On Aug. 9, 2006, James Eaton is accused of flying out to Landmark's office in Dublin, CA. He is accused of firing Vanessa M. after she refused to provide him with her password and the passwords of her employees.

On Aug. 30, 2006, James Eaton, Brian Eaton, and Bell are accused of submitting an overstated appraisal on a Los Banos, CA, property and falsely representing that the appraisal was completed by Sonya M., who was no longer working for Landmark at that time.

Quick Loan Funding wrote $4 billion in mortgages between 2002 and 2007. But the California Department of Corporations revoked Sadek's lending and escrow licenses in December 2008 after investigators concluded he used funds from another one of his companies, Platinum Coast Escrow Inc., to take out markers to cover gambling at various Las Vegas hotels, among other offenses.

A January Orange County Register investigation found Sadek owed $2.3 million for unpaid taxes, mortgages and homeowner association dues. That didn't count $134,467 an Orange County Superior Court judgment filed that same month said Sadek owed the Bellagio Casino and Hotel in Las Vegas. He reportedly declared bankruptcy in Nevada two months ago.

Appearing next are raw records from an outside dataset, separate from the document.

From an optimization exercise on the open Yosys and OpenROAD flow, aimed at small area; shortcuts taken in it are not production practice. Only simulation tests tie the RTL to the original design; equivalence was not proved. No activity file was given, so power comes from the tool's default toggle rates.

<file path="design/flow/flow/run.sh">
#!/bin/bash
# The standard layout (standard.sh) with three changes:
# - synthesis maps with an area-only ABC script (flow/abc_area.script, in a
#   copy of the ORFS scripts folder); the rest of synthesis is unchanged,
#   so the registers and their names are the standard synthesis's;
# - the port buffers are buf_1;
# - clock tree synthesis inserts no dummy loads and uses clkbuf_4 clusters.
# Each tool's output goes to the ORFS logs under orfs/logs; make's own
# output goes to standard.log.
set -euo pipefail
here=$(pwd)
rm -rf "$here/scripts"
cp -r "$FLOW_HOME/scripts" "$here/scripts"
cp "$here/flow/abc_area.script" "$here/scripts/abc_area.script"
export BUFFER_PORTS_ARGS="-buffer_cell sky130_fd_sc_hd__buf_1"
export CTS_ARGS="-sink_clustering_enable -repair_clock_nets -dont_use_dummy_load -buf_list sky130_fd_sc_hd__clkbuf_4 -sink_clustering_size 10 -sink_clustering_max_diameter 40 -root_buf sky130_fd_sc_hd__clkbuf_16 -sink_clustering_levels 1"
bash standard.sh SCRIPTS_DIR="$here/scripts" finish > standard.log 2>&1
</file>
<file path="design/flow/flow/abc_area.script">
strash
dch -f
amap
</file>
<file path="design/flow/standard.sh">
#!/bin/bash
# synth_recipe.tcl (not shown) runs the flow's synth.tcl, then flattens the netlist and writes it again
# the make line also repeats each setting of config.mk as NAME=value (left out here)
make -C /OpenROAD-flow-scripts/flow DESIGN_CONFIG=/design/flow/config.mk WORK_HOME=/design/flow/orfs CLKGATE_MAP_FILE= SYNTH_SCRIPT=/design/flow/synth_recipe.tcl "${@:-finish}"
</file>
<file path="design/flow/config.mk">
export PLATFORM = sky130hd
export DESIGN_NAME = cpuTop
export DESIGN_NICKNAME = cpuTop
export VERILOG_FILES = /design/flow/design.v
export SDC_FILE = /design/flow/constraint.sdc
export NUM_CORES = 4
export LEC_CHECK = 0
export ABC_AREA = 1
export CAP_MARGIN = 0
export CORE_MARGIN = 2
export CORE_UTILIZATION = 60
export SLEW_MARGIN = 0
</file>
<file path="design/flow/constraint.sdc">
create_clock -name core_clock -period 10.0 [get_ports {clock}]
set_input_delay 2.0000 -clock core_clock [delete_from_list [all_inputs] [get_ports {clock}]]
set_output_delay 2.0000 -clock core_clock [all_outputs]
set_load 0.01 [all_outputs]
</file>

Quick Loan Funding was sued 13 times locally in its last two years, and Sadek lost a house at 65 Briar Lane in Irvine after he defaulted on a loan from Citibank, the Reggie reports. The former Fletcher Jones Motorcars salesman also wrote and produced the movie Redline, which starred his then-girlfriend Nadia Bjorlin, comedian Eddie Griffin and Sadek's fleet of Ferraris, Porsches and Saleen S7 exotic cars. It cost him $31 million to make, distribute and publicize, but only earned a reported $8.2 million in ticket sales worldwide.

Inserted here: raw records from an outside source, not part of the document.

From an optimization exercise on the open Yosys and OpenROAD flow, aimed at small area; shortcuts taken in it are not production practice.
In this exercise RTL edits were held to simulation tests only and were not proved equivalent to the original.
Power figures rest on the tool's default switching activity, not on a simulated workload.

**flow/flow/run.sh**
```bash
#!/bin/bash
# Layout flow: the standard flow (standard.sh) with
#  - the standard synthesis, its ABC mapping run with an area script (flow/synth.tcl),
#  - clock tree synthesis without dummy loads,
#  - port buffers of the smallest buffer cell.
set -euo pipefail
W=$PWD
F=$W/flow
bash standard.sh SYNTH_SCRIPT=$F/synth.tcl synth > $W/flow_synth.log 2>&1
bash standard.sh SYNTH_SCRIPT=$F/synth.tcl \
  "CTS_ARGS=-sink_clustering_enable -repair_clock_nets -dont_use_dummy_load -buf_list sky130_fd_sc_hd__clkbuf_16 -sink_clustering_size 30 -sink_clustering_max_diameter 60" \
  "BUFFER_PORTS_ARGS=-buffer_cell sky130_fd_sc_hd__buf_1" \
  finish > $W/flow_finish.log 2>&1
```
**flow/flow/area.abc**
```
&get -n
&st
&dch
&nf -R 1000 -p -C 32 -F 8 -A 8
&put
```
**flow/flow/synth.tcl**
```tcl
# The standard synthesis (synth_recipe.tcl, unchanged), except that its one technology-mapping
# call to ABC uses an area-oriented script. Registers are mapped before this call, so they are
# the standard synthesis's.
set flow_dir [file dirname [file normalize [info script]]]
proc abc {args} {
  global flow_dir
  set i [lsearch -exact $args -script]
  if { $i >= 0 } {
    set args [lreplace $args [expr {$i + 1}] [expr {$i + 1}] $flow_dir/area.abc]
  }
  puts "abc (area script): $args"
  yosys abc {*}$args
}
source [file dirname $flow_dir]/synth_recipe.tcl
```
**flow/standard.sh**
```bash
#!/bin/bash
# synth_recipe.tcl (not shown) runs the flow's synth.tcl, then flattens the netlist and writes it again
# the make line also repeats each setting of config.mk as NAME=value (left out here)
make -C /OpenROAD-flow-scripts/flow DESIGN_CONFIG=/design/flow/config.mk WORK_HOME=/design/flow/orfs CLKGATE_MAP_FILE= SYNTH_SCRIPT=/design/flow/synth_recipe.tcl "${@:-finish}"
```
**flow/config.mk**
```make
export PLATFORM = sky130hd
export DESIGN_NAME = pci_dma_engine
export DESIGN_NICKNAME = pci_dma_engine
export VERILOG_FILES = /design/flow/design.v
export SDC_FILE = /design/flow/constraint.sdc
export NUM_CORES = 4
export LEC_CHECK = 0
export CAP_MARGIN = 20
export CORE_MARGIN = 2
export CORE_UTILIZATION = 70
export CTS_CLUSTER_DIAMETER = 60
export CTS_CLUSTER_SIZE = 30
export SLEW_MARGIN = 20
```
**flow/constraint.sdc**
```tcl
create_clock -name core_clock -period 10.0 [get_ports {pcie_user_clk}]
set_input_delay 2.0000 -clock core_clock [delete_from_list [all_inputs] [get_ports {pcie_user_clk}]]
set_output_delay 2.0000 -clock core_clock [all_outputs]
set_load 0.01 [all_outputs]
```
**flow/design.v**
```verilog
`default_nettype none
package dma_types_pkg;
    typedef logic [32-1:0]   host_addr_t;    
    typedef logic [21-1:0]   dma_size_t;     
    typedef logic [7:0]               payload_dw_t;   
    typedef logic [13:0]              tlp_count_t;    
    typedef logic [64-1:0] sample_t;       
    typedef logic [2:0]               buf_index_t;    
    typedef logic [31:0]              ctrl_reg_t;
endpackage
`default_nettype wire
`default_nettype none
package dma_state_pkg;
    typedef enum logic [2:0] {
        REQ_IDLE       = 3'b000,   
        REQ_FIRST      = 3'b001,   
        REQ_NEXT       = 3'b010,   
        REQ_END        = 3'b011,   
        REQ_WAIT_COMPL = 3'b100    
    } req_state_e;
endpackage
`default_nettype wire
`timescale 1ns/10ps
`default_nettype none
module tlp_splitter (
    input  wire                       pcie_user_clk,
    input  wire                       pcie_user_rst_n,
    input  wire  [20:0]               dma_size_i,
    input  wire  [31:0]               dma_ha_i,
    input  wire                       plan_load,      
    input  wire                       plan_advance,   
    input  wire                       plan_loaded,    
    output logic                      plan_more,      
    output logic [7:0]                payload_dw_o,
    output logic [31:0]               host_addr_o
);
    logic [13:0] full_tlps;
    logic [4:0]  rem_dw;        
    logic [13:0] tlps_left;     
    logic        rem_pending;   
    logic [5:0]  payload;       
    assign full_tlps = dma_size_i[20:7];
    assign rem_dw    = dma_size_i[6:2];   
    assign plan_more = plan_loaded ? ((tlps_left[13:1] != '0) || rem_pending)
                                   : (dma_size_i[20:2] != '0);
    assign payload_dw_o = {2'b00, payload & {6{plan_loaded}}};
    always_ff @(posedge pcie_user_clk) begin
        if (plan_load) begin
            tlps_left <= full_tlps;   
            if (full_tlps == '0) begin   
                payload     <= {1'b0, rem_dw};
                rem_pending <= 1'b0;
            end else begin
                payload     <= 6'(32);
                rem_pending <= (rem_dw != '0);
            end
        end else if (plan_advance) begin
            if (tlps_left[13:1] != '0) begin
                payload   <= 6'(32);
                tlps_left <= tlps_left - 1'b1;
            end else begin
                payload     <= {1'b0, rem_dw};   
                rem_pending <= 1'b0;
            end
        end
    end
    always_ff @(posedge pcie_user_clk) begin
        if (!pcie_user_rst_n)
            host_addr_o <= '0;
        else if (plan_load)
            host_addr_o <= dma_ha_i;   
        else if (plan_advance)
            host_addr_o[31:7] <= host_addr_o[31:7] + 1'b1;
    end
endmodule
`default_nettype wire
`timescale 1ns/10ps
`default_nettype none
module dma_req_fsm (
    input  wire                        pcie_user_clk,
    input  wire                        pcie_user_rst_n,
    input  wire                        dma_en_i,
    input  wire                        host_addr_valid_i,
    input  wire  [5:0]                 tx_buf_av_i,
    input  wire                        fifo_prog_empty_i,
    input  wire                        dma_tlp_compl_done_i,
    output logic                       plan_load,      
    output logic                       plan_advance,   
    output logic                       plan_loaded,    
    input  wire                        plan_more,      
    output logic                       tlp_req_o,
    output logic                       req_end_o,
    output dma_types_pkg::buf_index_t  buf_index_o
);
    dma_state_pkg::req_state_e state;
    logic [2:0] dmae_r;     
    logic       req_flag;   
    logic       tx_ready;
    logic       st_first;
    logic       st_next;
    assign tx_ready = (tx_buf_av_i[5:1] != '0) && !fifo_prog_empty_i;
    assign st_first = (state == dma_state_pkg::REQ_FIRST);
    assign st_next  = (state == dma_state_pkg::REQ_NEXT);
    assign tlp_req_o    = state[2];   
    assign plan_loaded  = state[2] || st_next;
    assign plan_load    = st_first && plan_more && tx_ready;
    assign plan_advance = st_next && plan_more && tx_ready;
    assign req_end_o    = (state == dma_state_pkg::REQ_END);
    always_ff @(posedge pcie_user_clk) begin
        if (!pcie_user_rst_n) begin
            state       <= dma_state_pkg::REQ_IDLE;
            dmae_r      <= '0;
            req_flag    <= 1'b0;
            buf_index_o <= '0;
        end else begin
            dmae_r <= {dmae_r[1:0], dma_en_i};
            if (st_first)
                req_flag <= 1'b0;
            else if (dmae_r[2:1] == 2'b01)   
                req_flag <= 1'b1;
            case (state)
                dma_state_pkg::REQ_IDLE: begin
                    if (req_flag && host_addr_valid_i)
                        state <= dma_state_pkg::REQ_FIRST;
                end
                dma_state_pkg::REQ_FIRST, dma_state_pkg::REQ_NEXT: begin
                    if (!plan_more) begin
                        if (st_next) begin   
                            buf_index_o <= buf_index_o + 1'b1;
                            state       <= dma_state_pkg::REQ_END;
                        end else begin       
                            state <= dma_state_pkg::REQ_IDLE;
                        end
                    end else if (tx_ready) begin
                        state <= dma_state_pkg::REQ_WAIT_COMPL;
                    end else if (!dma_en_i) begin   
                        state <= dma_state_pkg::REQ_IDLE;
                    end
                end
                dma_state_pkg::REQ_WAIT_COMPL: begin
                    if (dma_tlp_compl_done_i)
                        state <= dma_state_pkg::REQ_NEXT;
                    else if (!dma_en_i)   
                        state <= dma_state_pkg::REQ_IDLE;
                end
                default: state <= dma_state_pkg::REQ_IDLE;
            endcase
        end
    end
endmodule
`default_nettype wire
`timescale 1ns/10ps
`default_nettype none
module msi_irq_fsm (
    input  wire  pcie_user_clk,
    input  wire  pcie_user_rst_n,
    input  wire  irq_en_i,
    input  wire  req_end_i,
    input  wire  cfg_interrupt_rdy_i,
    output logic cfg_interrupt_o,    
    output logic dma_done_o
);
    logic [1:0] start_r;   
    always_ff @(posedge pcie_user_clk) begin
        if (!pcie_user_rst_n) begin
            start_r         <= '0;
            cfg_interrupt_o <= 1'b0;
            dma_done_o      <= 1'b0;
        end else begin
            start_r <= {start_r[0], req_end_i};
            if (!cfg_interrupt_o) begin
                if (irq_en_i && start_r[1]) begin
                    cfg_interrupt_o <= 1'b1;
                    dma_done_o      <= 1'b1;   
                end
            end else if (cfg_interrupt_rdy_i) begin   
                cfg_interrupt_o <= 1'b0;
            end
        end
    end
endmodule
`default_nettype wire
`timescale 1ns/10ps
`default_nettype none
module sample_fifo (
    input  wire                     pcie_user_clk,
    input  wire                     pcie_user_rst_n,
    input  wire                     flush_i,
    input  wire                     wr_en_i,
    input  wire  [63:0]             data_i,
    input  wire                     rd_en_i,
    output logic [63:0]             data_o,
    output logic                    prog_empty_o,
    output logic                    prog_full_o
);
    localparam int N = 48;   
    logic [63:0] mem [1:N];
    logic [5:0]  count;      
    logic        do_wr;
    logic        do_rd;
    logic [N:1]  sel;        
    logic [63:0] head;
    assign do_wr = wr_en_i && !flush_i;
    assign do_rd = rd_en_i && (count != '0) && !flush_i;
    always_ff @(posedge pcie_user_clk) begin
        if (wr_en_i) begin
            mem[1] <= data_i;
            for (int j = 2; j <= N; j++)
                mem[j] <= mem[j-1];
        end
    end
    always_ff @(posedge pcie_user_clk) begin
        if (!pcie_user_rst_n || flush_i)
            count <= '0;
        else
            count <= count + 6'(do_wr) - 6'(do_rd);
    end
    assign prog_empty_o = (count < 6'(16));
    assign prog_full_o  = count[5] & count[4];   
    always_comb begin
        for (int j = 1; j <= N; j++)
            sel[j] = (count == 6'(j));
    end
    logic [63:0] t1 [0:15];
    always_comb begin
        for (int g = 0; g < 16; g++)
            t1[g] = (mem[3*g+1] & {64{sel[3*g+1]}}) | (mem[3*g+2] & {64{sel[3*g+2]}})
                  | (mem[3*g+3] & {64{sel[3*g+3]}});
    end
    assign head = ((t1[0] | t1[1]) | (t1[2] | t1[3])) | ((t1[4] | t1[5]) | (t1[6] | t1[7]))
                | ((t1[8] | t1[9]) | (t1[10] | t1[11])) | ((t1[12] | t1[13]) | (t1[14] | t1[15]));
    for (genvar i = 0; i < 8; i++) begin : g_swap
        assign data_o[i*8 +: 8] = head[(i ^ 3)*8 +: 8];
    end
endmodule
`default_nettype wire
`timescale 1ns/10ps
`default_nettype none
module pci_dma_engine (
    input  wire                         pcie_user_clk,
    input  wire                         pcie_user_rst_n,
    input  dma_types_pkg::ctrl_reg_t    control_reg_i,
    input  dma_types_pkg::dma_size_t    dma_size_i,       
    input  dma_types_pkg::host_addr_t   dma_ha_ch0_i,
    input  wire  [5:0]                  tx_buf_av_i,      
    input  wire                         cfg_interrupt_rdy_i,
    output logic                        cfg_interrupt_o,
    input  wire                         fifo_rd_en_i,
    input  wire                         dma_tlp_compl_done_i,
    output logic                        tlp_req_o,
    output dma_types_pkg::payload_dw_t  dma_tlp_payload_size_o,   
    output dma_types_pkg::host_addr_t   host_addr_tx_o,
    output dma_types_pkg::sample_t      dma_data_tx_o,
    input  dma_types_pkg::sample_t      adc_data_i,
    input  wire                         adc_data_en_i,
    output logic                        data_ready_ch0_o,
    output logic [7:0]                  dma_status_o
);
    logic dmae;
    logic dmaie;
    logic dma_rst;
    logic ha_valid;
    logic prog_empty;
    logic prog_full;
    logic req_end;
    logic dma_done;
    dma_types_pkg::buf_index_t buf_index;
    logic plan_load;
    logic plan_advance;
    logic plan_loaded;
    logic plan_more;
    assign dmae     = control_reg_i[0];
    assign dmaie    = control_reg_i[1];
    assign dma_rst  = control_reg_i[2];   
    assign ha_valid = (dma_ha_ch0_i != '0);   
    assign data_ready_ch0_o = !prog_full;   
    assign dma_status_o     = {3'b000, prog_empty, dma_done, buf_index};
    tlp_splitter u_splitter (
        .pcie_user_clk   (pcie_user_clk),
        .pcie_user_rst_n (pcie_user_rst_n),
        .dma_size_i      (dma_size_i),
        .dma_ha_i        (dma_ha_ch0_i),
        .plan_load       (plan_load),
        .plan_advance    (plan_advance),
        .plan_loaded     (plan_loaded),
        .plan_more       (plan_more),
        .payload_dw_o    (dma_tlp_payload_size_o),
        .host_addr_o     (host_addr_tx_o)
    );
    dma_req_fsm u_req_fsm (
        .pcie_user_clk        (pcie_user_clk),
        .pcie_user_rst_n      (pcie_user_rst_n),
        .dma_en_i             (dmae),
        .host_addr_valid_i    (ha_valid),
        .tx_buf_av_i          (tx_buf_av_i),
        .fifo_prog_empty_i    (prog_empty),
        .dma_tlp_compl_done_i (dma_tlp_compl_done_i),
        .plan_load            (plan_load),
        .plan_advance         (plan_advance),
        .plan_loaded          (plan_loaded),
        .plan_more            (plan_more),
        .tlp_req_o            (tlp_req_o),
        .req_end_o            (req_end),
        .buf_index_o          (buf_index)
    );
    msi_irq_fsm u_irq_fsm (
        .pcie_user_clk       (pcie_user_clk),
        .pcie_user_rst_n     (pcie_user_rst_n),
        .irq_en_i            (dmaie),
        .req_end_i           (req_end),
        .cfg_interrupt_rdy_i (cfg_interrupt_rdy_i),
        .cfg_interrupt_o     (cfg_interrupt_o),
        .dma_done_o          (dma_done)
    );
    sample_fifo u_fifo (
        .pcie_user_clk   (pcie_user_clk),
        .pcie_user_rst_n (pcie_user_rst_n),
        .flush_i         (dma_rst),
        .wr_en_i         (adc_data_en_i),
        .data_i          (adc_data_i),
        .rd_en_i         (fifo_rd_en_i),
        .data_o          (dma_data_tx_o),   
        .prog_empty_o    (prog_empty),
        .prog_full_o     (prog_full)
    );
endmodule
`default_nettype wire
```
==> metrics.cfg, run 1 <==
[cts]
path_clk_slew_ps=110
cts_resized=0
tritoncts=yes
cts.sinks=3145
clock_latency_ps=840
cts_root_buf=clkbuf_16
htree_num_levels=4
hold_buffers=0
post-cts-setup-buffers=0
cts_buffers=151
clockBufferDepth=3

[sta]
rsz0062_at_grt=no
fin_tns_setup_ps=0
skew_ps=52.5
tightest_slew_ps=1140
max_clock_freq_mhz=145
maxSlewViolCount=0
period_minus_slack_ps=6900
finalHoldViolations=0
finalCritPeriodShare=0.690
finalSetupViolCount=0
fin_ws_ps=3100
hold_slack_ps=398
max_slew_margin=0.239

[power]
leakage_nw=37.5
ir_drop_v=0.000183
total_power_mw=23.9
powerDensity_mw_per_mm2=204

[synth]
synth_top_cell_area_share=0.853
syn-mean-instance-area_um2=22.1
yosys_warnings=6
netlist_area_mm2=0.109
synth_seq_area_share=0.863
synthDistinctLibCells=36
yosysTopAreaCell=edfxtp_1
ys_ff_latch=3145
syn_inst=4929
synthTopCellsByArea=edfxtp_1 (85%), a222oi_1 (9.4%), nand4_1 (1.5%)

[route]
ant_nets=0
drc=0
wirelength_mm=261
wl_per_cell_um=35.0
via_per_inst=7.91
vias=58987
drtIter0Drc=15205
drt_pass1_iterations=12

[critical_path]
timing.rr.start=u_req_fsm.state[0]
rr_endpoint=u_splitter.tlps_left[3]
end_kind=output port
crit_arrival_ps=4900
crit_path_start_kind=flip-flop
rr_worst_depth=7
r2r_slack_ps=6480
cp.required_ps=8000
crit_type=flip-flop to output port
crit_fanout=39

[placed_design]
gp_congestion=0.802
pre_cts_slack_ps=4010
post_dp_cell_area_mm2=0.113
numPortBuffers=238
dp_cells=7301
post-dp-hpwl_mm=145

[min_path]
hp-start=u_fifo.mem[18][43]
min_to=u_fifo.mem[19][43]
min_path_cells=0
hold_class=flip-flop to flip-flop

[floorplan]
start_util=0.706
dieWidth_um=398
die-area_mm2=0.159
ios=276
fp.dieH_um=398
core-area_mm2=0.154
rows=144

[job]
max_cap_violations=0

[global_routing]
grt_max_degree=216
antenna_found_initial=16
grt_pass1_vias=55142
gr-total-overflow=0
grt_pass1_wl_mm=373
gr-usage-all-layers=0.324

[layout]
fin_nets=5590
stdcell_area_mm2=0.117
layout-drive-gt1-share=0.0547
final_util=0.759
final_common_cell=edfxtp_1
layout_common_cells=edfxtp_1 (3,093), a222oi_1 (1,024), nand4_1 (263), buf_1 (237), clkbuf_16 (151)
syn_to_final_growth_pct=7.57
stdcell_count=7456

[run_status]
status=complete, no violations

[synth_stat cells]
library cell  count
a21oi_1          51
nor4_1           15
and3_1           50
a222oi_1       1024
nand2_1          46
ha_1             17
a31oi_1           4
a21o_1            1
nor4bb_1          1
clkinv_1         16
xnor2_1          21
xor2_1           17
nor3b_1           2
fa_1              1
nor2b_1          24
or4_1            68
and3b_1           1
conb_1            1
dfxtp_1          52
o21ai_0          44
o21bai_1          1
buf_4             7
o31a_1            1
and2_0            5
or3_1             3
nor3_1           16
o311a_1           1
o21a_1            2
and4_1            2
nand3_1          12
nand2b_1          3
nor4b_1           1
a21boi_0         13
nand4_1         263
nor2_1           50
edfxtp_1       3093
[worst max-delay path, stage by stage, from the launching register on]
cell	delay, ps
dfxtp_1	470
clkinv_1	180
nor2_1	620
and3_2	940
buf_4	720
a222oi_1	290
nand4_1	290
or4_1	300
buf_1	190
[sequential cells by signal, summed over array words and instances (netlist names)]
| name | count |
|---|---|
| u_fifo.count | 6 |
| u_fifo.mem | 3072 |
| u_irq_fsm.cfg_interrupt_o | 1 |
| u_irq_fsm.dma_done_o | 1 |
| u_irq_fsm.start_r | 2 |
| u_req_fsm.buf_index_o | 3 |
| u_req_fsm.dmae_r | 3 |
| u_req_fsm.req_flag | 1 |
| u_req_fsm.state | 3 |
| u_splitter.host_addr_o | 32 |
| u_splitter.payload | 6 |
| u_splitter.rem_pending | 1 |
| u_splitter.tlps_left | 14 |
[kinds of logic after synthesis]
family / synth area share
flip-flops: 0.863
XOR/XNOR: 0.00306
buffers and inverters: 0.00103
AND/OR/NAND/NOR: 0.0307
adder cells (fa/ha/maj): 0.00214
other: 0.0000345
AO/OA/AOI/OAI: 0.100
[per-layer routing]
metal | GRT usage | vias to the layer above | routed length [µm]
met5 | 0 | - | 57
met1 | 0.490 | 30063 | 98300
li1 | - | 23996 | -
met4 | 0.0838 | 8 | 6800
met3 | 0.0671 | 392 | 33200
met2 | 0.498 | 4528 | 122000
[worst max path at each step]
| stage | depth (start not counted) | end | start | slack, ps |
|---|---|---|---|---|
| finish | 8 | dma_data_tx_o[57] | u_fifo.count[1] | 3100 |
| global route | 8 | dma_data_tx_o[57] | u_fifo.count[1] | 3000 |
| CTS | 8 | dma_data_tx_o[57] | u_fifo.count[1] | 3140 |
| detailed placement | 8 | dma_data_tx_o[57] | u_fifo.count[1] | 4010 |
| global placement | 8 | dma_data_tx_o[58] | u_fifo.count[1] | 4100 |
| floorplan | 10 | u_splitter.host_addr_o[29] | dma_size_i[15] | 4820 |
[power breakdown]
| part | internal [mW] | total [mW] | switching, mW |
|---|---|---|---|
| Clock | 2.70 | 6.43 | 3.73 |
| Sequential | 15.3 | 15.7 | 0.412 |
| Combinational | 0.468 | 1.73 | 1.26 |
| Total | 18.5 | 23.9 | 5.40 |
[final cells by class]
type                       instances  area [µm²]
antenna                            3        7.51
clock buffer                     151        3780
fill                            8577       37100
tap                             2044        2560
timing repair buffer             332        1790
inverter                          16        60.1
sequential                      3145       93900
multi-input combinational       1765       15000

Two weeks before the Newport Coast home invasion, at 3 a.m. on Thanksgiving morning, a Mercedes Benz CLK 550 was reported burning in the driveway of Sadek's multi-million-dollar pad on 3 Longboat, off Pelican Ridge. The fire singed the house and garage before firefighters knocked it down. The Mercedes did not belong to Sadek.

Authorities have not said whether the crime or fire are related to debts Sadek owes or his other financial woes.